NASA is using and developing its supercomputing power to help crack some of the most pressing questions surrounding COVID-19, from basic science on how the virus interacts with cells in the human body to genetic risk factors to screening for potential therapeutic drugs.
NASA has joined a consortium of institutions that is pairing up supercomputing resources with proposals for using high-end computing power for COVID-19 studies. The effort was organized by the White House Office of Science and Technology Policy and includes industry partners IBM, Hewlett Packard Enterprise, Amazon, Microsoft and others, as well as the Department of Energy’s National Labs, the National Science Foundation, and many universities. The consortium is supporting 64 projects and is open to new proposals.
Supercomputers are suited for processing large amounts of data. For NASA’s usual projects this means simulating the movements of air masses and water around the planet to study Earth’s climate, hunting for exoplanets, studying the behavior of black holes, or designing aeronautic or aerospace vehicles. Each piece of these very large puzzles is guided by certain physical and chemical laws in their interactions and relationships with other components. Zooming in to the atomic level to study the coronavirus is no different. Each molecule and cell moves and reacts based on physics and chemistry, which makes simulation a powerful tool for understanding the coronavirus.
Ames’ supercomputing power is being drafted to look at the genetic risk factors associated with COVID-19 patients developing Acute Respiratory Distress Syndrome, or ARDS. ARDS is a complication of COVID-19 that occurs when the disease causes fluid to build up in the lungs, which often requires a ventilator to help patients breathe.
The same NASA researchers who apply their expertise to studying how biology changes in space are studying these genetic variations. They are partnering with health care provider, Northern California Kaiser Permanente, for their COVID-19 study.
he Massachusetts Institute of Technology (MIT) in Cambridge, Massachusetts, is harnessing the Ames supercomputer to train an algorithm to detect potential molecules that could inhibit the novel coronavirus from attacking cells. The machine learning algorithm will be taught with 300,000 molecules that laboratory experiments have shown to be active or not against SARS, the related coronavirus that had a deadly outbreak in 2003.
The MIT software that will run on the supercomputer produces new 3D models of the molecules from their known chemical compositions. This allows the computer to represent the molecule more accurately, so that, when presented with a new molecule it hasn’t seen before, it can better predict whether it will bind with the novel coronavirus.

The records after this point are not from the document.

<file path="src/rtl/cla_pkg.sv">
// Shared types and helpers for the iterative carry-lookahead add/sub unit.
package cla_pkg;

  typedef enum logic [1:0] {
    IDLE = 2'd0,
    RUN  = 2'd1,
    DONE = 2'd2
  } state_e;

  localparam int GROUP_DEF = 4;

  // Slice counter width; a single-slice datapath still needs one bit.
  function automatic int cnt_w(input int ngrp);
    return (ngrp > 1) ? $clog2(ngrp) : 1;
  endfunction

endpackage

</file>
<file path="src/rtl/cla_group.sv">
// Combinational GROUP-bit carry-lookahead slice.
module cla_group #(
  parameter int GROUP = 4
) (
  input  logic [GROUP-1:0] a,
  input  logic [GROUP-1:0] b,
  input  logic             cin,
  output logic [GROUP-1:0] sum,
  output logic             cout
);

  logic [GROUP-1:0] g;
  logic [GROUP-1:0] p;
  logic [GROUP:0]   c;
  logic             t;
  logic             pp;

  assign g = a & b;
  assign p = a ^ b;

  // Each carry is a flat sum of generate terms gated by propagate chains.
  always_comb begin
    c    = '0;
    t    = 1'b0;
    pp   = 1'b1;
    c[0] = cin;
    for (int i = 0; i < GROUP; i++) begin
      t  = 1'b0;
      pp = 1'b1;
      for (int j = i; j >= 0; j--) begin
        t  = t | (g[j] & pp);
        pp = pp & p[j];
      end
      c[i+1] = t | (pp & cin);
    end
  end

  assign sum  = p ^ c[GROUP-1:0];
  assign cout = c[GROUP];

endmodule

</file>
<file path="src/rtl/cla_addsub_seq.sv">
// Iterative add/subtract: one lookahead slice per cycle, carry registered
// between slices, valid/ready on both sides with carry/overflow/zero flags.
module cla_addsub_seq
  import cla_pkg::*;
#(
  parameter int WIDTH = 8,
  parameter int GROUP = GROUP_DEF
) (
  input  logic             clk,
  input  logic             rst,
  input  logic             in_valid,
  output logic             in_ready,
  input  logic             sub,
  input  logic             c_in,
  input  logic [WIDTH-1:0] a,
  input  logic [WIDTH-1:0] b,
  output logic             out_valid,
  input  logic             out_ready,
  output logic [WIDTH-1:0] result,
  output logic             c_out,
  output logic             overflow,
  output logic             zero
);

  localparam int NGRP = WIDTH / GROUP;
  localparam int CW   = cnt_w(NGRP);

  state_e           state_q, state_d;
  logic [CW-1:0]    k_q, k_d;
  logic             carry_q, carry_d;
  logic [WIDTH-1:0] a_q, a_d;
  logic [WIDTH-1:0] bx_q, bx_d;
  logic [WIDTH-1:0] sh_q, sh_d;
  logic [WIDTH-1:0] result_q, result_d;
  logic             c_out_q, c_out_d;
  logic             ovf_q, ovf_d;
  logic             zero_q, zero_d;

  logic [GROUP-1:0] ga, gb, gs;
  logic             gc;
  logic [WIDTH-1:0] sh_w;

  assign ga = a_q[int'(k_q)*GROUP +: GROUP];
  assign gb = bx_q[int'(k_q)*GROUP +: GROUP];

  cla_group #(
    .GROUP(GROUP)
  ) u_grp (
    .a   (ga),
    .b   (gb),
    .cin (carry_q),
    .sum (gs),
    .cout(gc)
  );

  always_comb begin
    state_d  = state_q;
    k_d      = k_q;
    carry_d  = carry_q;
    a_d      = a_q;
    bx_d     = bx_q;
    sh_d     = sh_q;
    result_d = result_q;
    c_out_d  = c_out_q;
    ovf_d    = ovf_q;
    zero_d   = zero_q;
    sh_w     = sh_q;
    sh_w[int'(k_q)*GROUP +: GROUP] = gs;

    unique case (state_q)
      IDLE: begin
        if (in_valid) begin
          a_d     = a;
          bx_d    = sub ? ~b : b;
          carry_d = sub ? ~c_in : c_in;
          k_d     = '0;
          state_d = RUN;
        end
      end
      RUN: begin
        sh_d    = sh_w;
        carry_d = gc;
        k_d     = k_q + 1'b1;
        // Visible outputs only move once the top slice lands.
        if (k_q == CW'(NGRP-1)) begin
          k_d      = '0;
          state_d  = DONE;
          result_d = sh_w;
          c_out_d  = gc;
          ovf_d    = (a_q[WIDTH-1] == bx_q[WIDTH-1]) &&
                     (sh_w[WIDTH-1] != a_q[WIDTH-1]);
          zero_d   = (sh_w == '0);
        end
      end
      DONE: begin
        if (out_ready) state_d = IDLE;
      end
      default: state_d = IDLE;
    endcase
  end

  always_ff @(posedge clk or posedge rst) begin
    if (rst) begin
      state_q  <= IDLE;
      k_q      <= '0;
      carry_q  <= 1'b0;
      a_q      <= '0;
      bx_q     <= '0;
      sh_q     <= '0;
      result_q <= '0;
      c_out_q  <= 1'b0;
      ovf_q    <= 1'b0;
      zero_q   <= 1'b0;
    end else begin
      state_q  <= state_d;
      k_q      <= k_d;
      carry_q  <= carry_d;
      a_q      <= a_d;
      bx_q     <= bx_d;
      sh_q     <= sh_d;
      result_q <= result_d;
      c_out_q  <= c_out_d;
      ovf_q    <= ovf_d;
      zero_q   <= zero_d;
    end
  end

  assign in_ready  = (state_q == IDLE);
  assign out_valid = (state_q == DONE);
  assign result    = result_q;
  assign c_out     = c_out_q;
  assign overflow  = ovf_q;
  assign zero      = zero_q;

endmodule
</file>
<file path="config.mk">
export PLATFORM = sky130hd
export DESIGN_NAME = cla_addsub_seq
export DESIGN_NICKNAME = d
export VERILOG_FILES = /design/src/rtl/cla_pkg.sv /design/src/rtl/cla_group.sv /design/src/rtl/cla_addsub_seq.sv
export SDC_FILE = /design/constraint.sdc
export NUM_CORES = 1
export LEC_CHECK = 0
export CAP_MARGIN = 20
export CORE_MARGIN = 10
export CORE_UTILIZATION = 52
export CTS_BUF_LIST = sky130_fd_sc_hd__clkbuf_8
export DETAILED_ROUTE_END_ITERATION = 10
export GPL_TIMING_DRIVEN = 0
export HOLD_SLACK_MARGIN = 0.15
export PLACE_DENSITY = 0.89
export SYNTH_ARGS = -nofsm -noshare
export SYNTH_HDL_FRONTEND = slang
export SYNTH_SLANG_ARGS = --single-unit
</file>
<file path="constraint.sdc">
create_clock -name clk -period 3.1 [get_ports clk]
set_clock_uncertainty 0.15 [all_clocks]
set_input_delay 0.93 -clock clk [delete_from_list [all_inputs] [get_ports clk]]
set_output_delay 0.93 -clock clk [all_outputs]
set_load 0.005 [all_outputs]
</file>
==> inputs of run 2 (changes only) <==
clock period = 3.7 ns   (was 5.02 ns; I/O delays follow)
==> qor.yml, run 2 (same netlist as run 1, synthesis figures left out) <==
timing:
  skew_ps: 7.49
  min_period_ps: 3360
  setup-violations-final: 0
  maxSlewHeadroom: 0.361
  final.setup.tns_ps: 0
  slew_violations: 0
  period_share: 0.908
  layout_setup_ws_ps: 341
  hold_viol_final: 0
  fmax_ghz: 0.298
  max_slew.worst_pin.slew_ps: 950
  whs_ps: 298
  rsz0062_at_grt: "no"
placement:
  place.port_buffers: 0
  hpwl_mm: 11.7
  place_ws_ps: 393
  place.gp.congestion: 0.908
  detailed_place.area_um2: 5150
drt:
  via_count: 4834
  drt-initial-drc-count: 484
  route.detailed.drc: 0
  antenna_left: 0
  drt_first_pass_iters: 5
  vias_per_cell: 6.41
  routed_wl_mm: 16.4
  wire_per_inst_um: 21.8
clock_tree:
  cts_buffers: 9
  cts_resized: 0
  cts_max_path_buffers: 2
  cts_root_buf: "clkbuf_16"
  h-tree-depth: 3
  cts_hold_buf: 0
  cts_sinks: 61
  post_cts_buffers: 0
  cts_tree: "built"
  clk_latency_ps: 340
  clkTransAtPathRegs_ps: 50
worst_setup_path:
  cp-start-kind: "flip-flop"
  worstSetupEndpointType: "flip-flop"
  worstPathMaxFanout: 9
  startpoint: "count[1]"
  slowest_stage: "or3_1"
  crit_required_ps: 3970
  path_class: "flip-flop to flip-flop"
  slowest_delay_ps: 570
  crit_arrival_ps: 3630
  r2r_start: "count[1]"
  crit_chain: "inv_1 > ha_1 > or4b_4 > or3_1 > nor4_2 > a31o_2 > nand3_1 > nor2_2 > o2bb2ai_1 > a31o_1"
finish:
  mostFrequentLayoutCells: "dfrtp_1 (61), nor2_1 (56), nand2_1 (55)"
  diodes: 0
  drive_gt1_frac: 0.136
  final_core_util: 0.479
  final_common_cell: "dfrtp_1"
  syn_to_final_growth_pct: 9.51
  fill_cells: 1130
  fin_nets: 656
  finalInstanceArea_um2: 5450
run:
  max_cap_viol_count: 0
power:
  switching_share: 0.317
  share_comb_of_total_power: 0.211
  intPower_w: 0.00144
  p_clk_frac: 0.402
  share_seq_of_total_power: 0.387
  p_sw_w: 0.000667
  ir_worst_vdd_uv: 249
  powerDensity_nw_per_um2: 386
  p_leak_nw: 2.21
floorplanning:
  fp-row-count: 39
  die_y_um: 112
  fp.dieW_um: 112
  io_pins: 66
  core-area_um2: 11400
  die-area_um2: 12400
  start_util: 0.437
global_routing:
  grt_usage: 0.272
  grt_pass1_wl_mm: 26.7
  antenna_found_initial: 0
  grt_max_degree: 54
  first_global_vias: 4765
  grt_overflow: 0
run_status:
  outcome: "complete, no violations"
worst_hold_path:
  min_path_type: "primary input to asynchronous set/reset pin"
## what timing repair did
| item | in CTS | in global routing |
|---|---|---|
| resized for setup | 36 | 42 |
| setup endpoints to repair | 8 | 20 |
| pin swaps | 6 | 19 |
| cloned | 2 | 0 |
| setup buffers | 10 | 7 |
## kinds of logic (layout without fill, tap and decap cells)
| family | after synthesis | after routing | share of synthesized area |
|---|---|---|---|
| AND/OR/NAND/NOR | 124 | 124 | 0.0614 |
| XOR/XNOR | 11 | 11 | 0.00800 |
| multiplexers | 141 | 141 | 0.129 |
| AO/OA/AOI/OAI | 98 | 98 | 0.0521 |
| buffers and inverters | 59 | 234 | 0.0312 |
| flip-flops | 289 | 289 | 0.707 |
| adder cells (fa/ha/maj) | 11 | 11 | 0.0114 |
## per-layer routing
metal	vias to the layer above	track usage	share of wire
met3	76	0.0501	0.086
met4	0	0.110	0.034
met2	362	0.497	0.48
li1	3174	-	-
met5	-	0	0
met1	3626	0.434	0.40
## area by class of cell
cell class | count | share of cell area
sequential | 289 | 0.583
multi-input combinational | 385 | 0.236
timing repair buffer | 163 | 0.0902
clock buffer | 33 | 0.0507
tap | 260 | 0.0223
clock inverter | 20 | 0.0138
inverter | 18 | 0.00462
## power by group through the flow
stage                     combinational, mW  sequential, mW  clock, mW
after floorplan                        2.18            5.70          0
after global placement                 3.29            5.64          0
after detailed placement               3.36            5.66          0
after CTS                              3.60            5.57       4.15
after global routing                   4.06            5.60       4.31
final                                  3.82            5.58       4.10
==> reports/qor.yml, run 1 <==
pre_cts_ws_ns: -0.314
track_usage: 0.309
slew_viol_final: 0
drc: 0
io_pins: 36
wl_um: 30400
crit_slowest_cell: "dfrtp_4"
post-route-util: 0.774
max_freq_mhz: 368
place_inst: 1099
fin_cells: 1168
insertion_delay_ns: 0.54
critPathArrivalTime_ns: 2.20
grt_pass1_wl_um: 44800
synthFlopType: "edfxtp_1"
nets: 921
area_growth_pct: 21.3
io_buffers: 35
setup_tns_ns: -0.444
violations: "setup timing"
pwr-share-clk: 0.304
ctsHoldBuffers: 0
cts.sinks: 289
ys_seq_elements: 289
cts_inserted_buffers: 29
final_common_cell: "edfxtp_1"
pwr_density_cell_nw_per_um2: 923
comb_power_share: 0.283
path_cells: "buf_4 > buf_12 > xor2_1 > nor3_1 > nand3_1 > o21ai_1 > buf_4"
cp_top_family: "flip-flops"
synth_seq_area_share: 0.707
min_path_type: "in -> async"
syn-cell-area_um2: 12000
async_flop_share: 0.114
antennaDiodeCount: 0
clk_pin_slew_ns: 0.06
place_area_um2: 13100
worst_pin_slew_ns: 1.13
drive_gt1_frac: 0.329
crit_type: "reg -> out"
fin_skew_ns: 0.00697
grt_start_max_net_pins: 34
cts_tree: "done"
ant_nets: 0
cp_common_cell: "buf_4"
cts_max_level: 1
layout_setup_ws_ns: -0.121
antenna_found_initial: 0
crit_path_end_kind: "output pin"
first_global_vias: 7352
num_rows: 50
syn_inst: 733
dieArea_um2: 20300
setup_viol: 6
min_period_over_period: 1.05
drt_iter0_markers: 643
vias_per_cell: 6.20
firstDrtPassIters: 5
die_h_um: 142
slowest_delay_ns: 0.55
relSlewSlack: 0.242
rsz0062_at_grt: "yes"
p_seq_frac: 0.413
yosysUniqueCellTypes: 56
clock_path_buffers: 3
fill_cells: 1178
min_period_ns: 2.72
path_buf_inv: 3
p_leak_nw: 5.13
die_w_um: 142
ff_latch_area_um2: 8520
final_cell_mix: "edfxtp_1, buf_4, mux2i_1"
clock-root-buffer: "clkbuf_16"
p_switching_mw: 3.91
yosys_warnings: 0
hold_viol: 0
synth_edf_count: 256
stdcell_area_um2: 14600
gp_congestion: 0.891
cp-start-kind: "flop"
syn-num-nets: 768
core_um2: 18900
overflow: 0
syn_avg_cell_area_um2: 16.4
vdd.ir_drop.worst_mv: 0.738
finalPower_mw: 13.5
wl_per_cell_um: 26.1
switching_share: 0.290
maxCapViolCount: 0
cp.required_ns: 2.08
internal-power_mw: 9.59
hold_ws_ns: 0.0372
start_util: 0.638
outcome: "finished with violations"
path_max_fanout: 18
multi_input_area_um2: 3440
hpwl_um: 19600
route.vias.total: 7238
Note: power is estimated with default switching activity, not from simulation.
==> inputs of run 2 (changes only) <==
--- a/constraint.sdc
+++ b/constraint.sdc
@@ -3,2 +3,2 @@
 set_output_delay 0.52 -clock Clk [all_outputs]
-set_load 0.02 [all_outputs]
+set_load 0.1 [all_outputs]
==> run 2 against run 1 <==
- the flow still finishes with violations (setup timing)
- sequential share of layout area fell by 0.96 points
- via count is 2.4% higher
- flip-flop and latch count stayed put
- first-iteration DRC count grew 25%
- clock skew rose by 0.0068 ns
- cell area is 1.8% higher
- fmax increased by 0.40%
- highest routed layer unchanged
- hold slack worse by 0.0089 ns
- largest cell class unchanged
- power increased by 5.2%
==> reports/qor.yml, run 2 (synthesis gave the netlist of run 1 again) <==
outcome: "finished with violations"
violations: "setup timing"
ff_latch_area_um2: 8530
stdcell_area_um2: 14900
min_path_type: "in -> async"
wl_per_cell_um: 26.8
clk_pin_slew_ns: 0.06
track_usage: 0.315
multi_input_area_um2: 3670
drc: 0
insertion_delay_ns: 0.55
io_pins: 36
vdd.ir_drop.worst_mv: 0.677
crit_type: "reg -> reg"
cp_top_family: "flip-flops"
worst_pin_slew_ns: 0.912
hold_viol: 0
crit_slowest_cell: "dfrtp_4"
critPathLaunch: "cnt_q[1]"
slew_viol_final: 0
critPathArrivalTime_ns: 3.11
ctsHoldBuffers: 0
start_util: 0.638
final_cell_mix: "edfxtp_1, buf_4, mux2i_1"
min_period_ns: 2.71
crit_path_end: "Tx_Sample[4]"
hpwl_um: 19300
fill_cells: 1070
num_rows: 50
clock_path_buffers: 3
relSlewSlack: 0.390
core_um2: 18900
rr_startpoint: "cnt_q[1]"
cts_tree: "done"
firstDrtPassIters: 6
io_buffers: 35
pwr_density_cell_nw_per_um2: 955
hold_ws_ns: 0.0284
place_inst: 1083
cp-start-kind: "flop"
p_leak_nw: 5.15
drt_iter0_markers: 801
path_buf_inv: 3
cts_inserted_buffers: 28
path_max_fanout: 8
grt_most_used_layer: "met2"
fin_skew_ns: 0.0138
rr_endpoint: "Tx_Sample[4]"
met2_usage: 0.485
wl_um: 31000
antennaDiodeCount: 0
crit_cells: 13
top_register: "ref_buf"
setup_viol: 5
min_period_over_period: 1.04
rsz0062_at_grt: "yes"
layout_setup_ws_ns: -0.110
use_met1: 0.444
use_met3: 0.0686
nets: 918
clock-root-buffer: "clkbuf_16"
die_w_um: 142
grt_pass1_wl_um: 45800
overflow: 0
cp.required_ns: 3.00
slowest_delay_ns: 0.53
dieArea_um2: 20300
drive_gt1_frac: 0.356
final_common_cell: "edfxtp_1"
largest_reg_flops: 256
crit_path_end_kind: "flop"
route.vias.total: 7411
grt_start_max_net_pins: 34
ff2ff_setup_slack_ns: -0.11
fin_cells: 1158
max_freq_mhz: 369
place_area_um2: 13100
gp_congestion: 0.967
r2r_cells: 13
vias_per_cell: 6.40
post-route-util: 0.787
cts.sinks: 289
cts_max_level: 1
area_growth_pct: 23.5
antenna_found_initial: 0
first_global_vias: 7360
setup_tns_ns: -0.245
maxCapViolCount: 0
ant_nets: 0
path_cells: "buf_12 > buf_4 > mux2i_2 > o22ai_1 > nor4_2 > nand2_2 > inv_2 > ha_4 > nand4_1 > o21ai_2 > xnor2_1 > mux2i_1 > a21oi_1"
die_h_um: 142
`src/rtl/moore_step_ctrl.sv`:
```
// moore_step_ctrl: button-driven step sequencer and output checker for 2-state Moore puzzle FSMs.
// Define MOORE_STEP_DEBOUNCE_EN to debounce step_btn for DEBOUNCE_CYCLES clocks.
module moore_step_ctrl #(
    parameter int MAX_STEPS       = 16,
    parameter int CNT_W           = 5,
    parameter int DEBOUNCE_CYCLES = 4
) (
    input  logic                 clk,
    input  logic                 reset,
    input  logic                 start,
    input  logic                 step_btn,
    input  logic [1:0]           sw_in,
    input  logic [2:0]           start_state,
    input  logic [MAX_STEPS-1:0] target_seq,
    input  logic [CNT_W-1:0]     target_len,
    input  logic                 fsm_out,
    output logic                 fsm_reset,
    output logic                 fsm_ctrl,
    output logic [1:0]           fsm_sw,
    output logic [2:0]           fsm_state_in,
    output logic [CNT_W-1:0]     step_count,
    output logic                 busy,
    output logic                 win,
    output logic                 fail
);
    typedef enum logic [2:0] {IDLE, LOAD, ARMED, STEP, CHECK, WIN, FAIL} state_t;

    if (DEBOUNCE_CYCLES < 1 || (2 ** CNT_W) <= MAX_STEPS) begin : g_param_err
        $error("moore_step_ctrl: invalid parameters");
    end

    state_t           state_q, state_d;
    logic             s1_q, s2_q, prev_q, evt_q, lvl;
    logic [1:0]       sw_q, sw_d;
    logic [2:0]       sin_q, sin_d;
    logic [CNT_W-1:0] cnt_q, cnt_d, cnt_inc, eff_len;
    logic             rst_q, ctrl_q, busy_q, win_q, fail_q, tbit;

`ifdef MOORE_STEP_DEBOUNCE_EN
    localparam int DB_W = $clog2(DEBOUNCE_CYCLES + 1);
    logic            db_q;
    logic [DB_W-1:0] db_cnt_q;
    // Any sample that disagrees with the held level must persist unbroken to flip it.
    always_ff @(posedge clk or negedge reset) begin
        if (!reset) begin
            db_q     <= 1'b0;
            db_cnt_q <= '0;
        end else if (s2_q == db_q) begin
            db_cnt_q <= '0;
        end else if (db_cnt_q == DB_W'(DEBOUNCE_CYCLES - 1)) begin
            db_q     <= s2_q;
            db_cnt_q <= '0;
        end else begin
            db_cnt_q <= db_cnt_q + 1'b1;
        end
    end
    assign lvl = db_q;
`else
    assign lvl = s2_q;
`endif

    assign eff_len = (target_len > CNT_W'(MAX_STEPS)) ? CNT_W'(MAX_STEPS) : target_len;
    assign cnt_inc = cnt_q + 1'b1;
    assign tbit    = |(target_seq & (MAX_STEPS'(1) << cnt_q));

    always_comb begin
        state_d = state_q;
        sw_d    = sw_q;
        sin_d   = sin_q;
        cnt_d   = cnt_q;
        if (start) begin
            state_d = LOAD;
            sin_d   = start_state;
            cnt_d   = '0;
        end else begin
            case (state_q)
                LOAD:    state_d = (eff_len == '0) ? WIN : ARMED;
                ARMED: begin
                    if (evt_q) begin
                        sw_d    = sw_in;
                        state_d = STEP;
                    end
                end
                STEP:    state_d = CHECK;
                CHECK: begin
                    if (fsm_out != tbit) begin
                        state_d = FAIL;
                    end else begin
                        cnt_d   = cnt_inc;
                        state_d = (cnt_inc == eff_len) ? WIN : ARMED;
                    end
                end
                default: state_d = state_q;
            endcase
        end
    end

    // Outputs are decoded from the next state so they are registered alongside it.
    always_ff @(posedge clk or negedge reset) begin
        if (!reset) begin
            state_q <= IDLE;
            s1_q    <= 1'b0;
            s2_q    <= 1'b0;
            prev_q  <= 1'b0;
            evt_q   <= 1'b0;
            sw_q    <= '0;
            sin_q   <= '0;
            cnt_q   <= '0;
            rst_q   <= 1'b0;
            ctrl_q  <= 1'b0;
            busy_q  <= 1'b0;
            win_q   <= 1'b0;
            fail_q  <= 1'b0;
        end else begin
            state_q <= state_d;
            s1_q    <= step_btn;
            s2_q    <= s1_q;
            prev_q  <= lvl;
            evt_q   <= lvl & ~prev_q & ~start;
            sw_q    <= sw_d;
            sin_q   <= sin_d;
            cnt_q   <= cnt_d;
            rst_q   <= state_d == LOAD;
            ctrl_q  <= state_d == STEP;
            busy_q  <= state_d == LOAD || state_d == STEP || state_d == CHECK;
            win_q   <= state_d == WIN;
            fail_q  <= state_d == FAIL;
        end
    end

    assign fsm_reset    = rst_q;
    assign fsm_ctrl     = ctrl_q;
    assign fsm_sw       = sw_q;
    assign fsm_state_in = sin_q;
    assign step_count   = cnt_q;
    assign busy         = busy_q;
    assign win          = win_q;
    assign fail         = fail_q;
endmodule

```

Understanding how the novel coronavirus uses its spiked proteins on its exterior to enter cells will better help researchers to determine what drugs or therapies may be most effective against it. Once in the cell, the novel coronavirus hijacks the cell’s functions to replicate itself, so more virus can spread through the body.
“It’s a fairly complex process, because the spike protein is in what’s called a pre-fusion state, the state before it fuses to specific receptor molecules on the cell membrane,” said principal investigator Michael Peters from Virginia Commonwealth University, in Richmond. Like many viruses, it goes through a transformation process, and the team wants to understand in detail how the spike protein behaves, he said.
Peters and his colleagues are using the Ames supercomputing resources to simulate each complex molecule at the atomic level, that is, the carbon, oxygen, nitrogen and hydrogen atoms that make up the molecules of the spike protein and its receptor. Following each atom’s movements in concert allows the study of conformational changes — changes in the overall molecule’s shape — that naturally take place with these complex molecules and their interactions.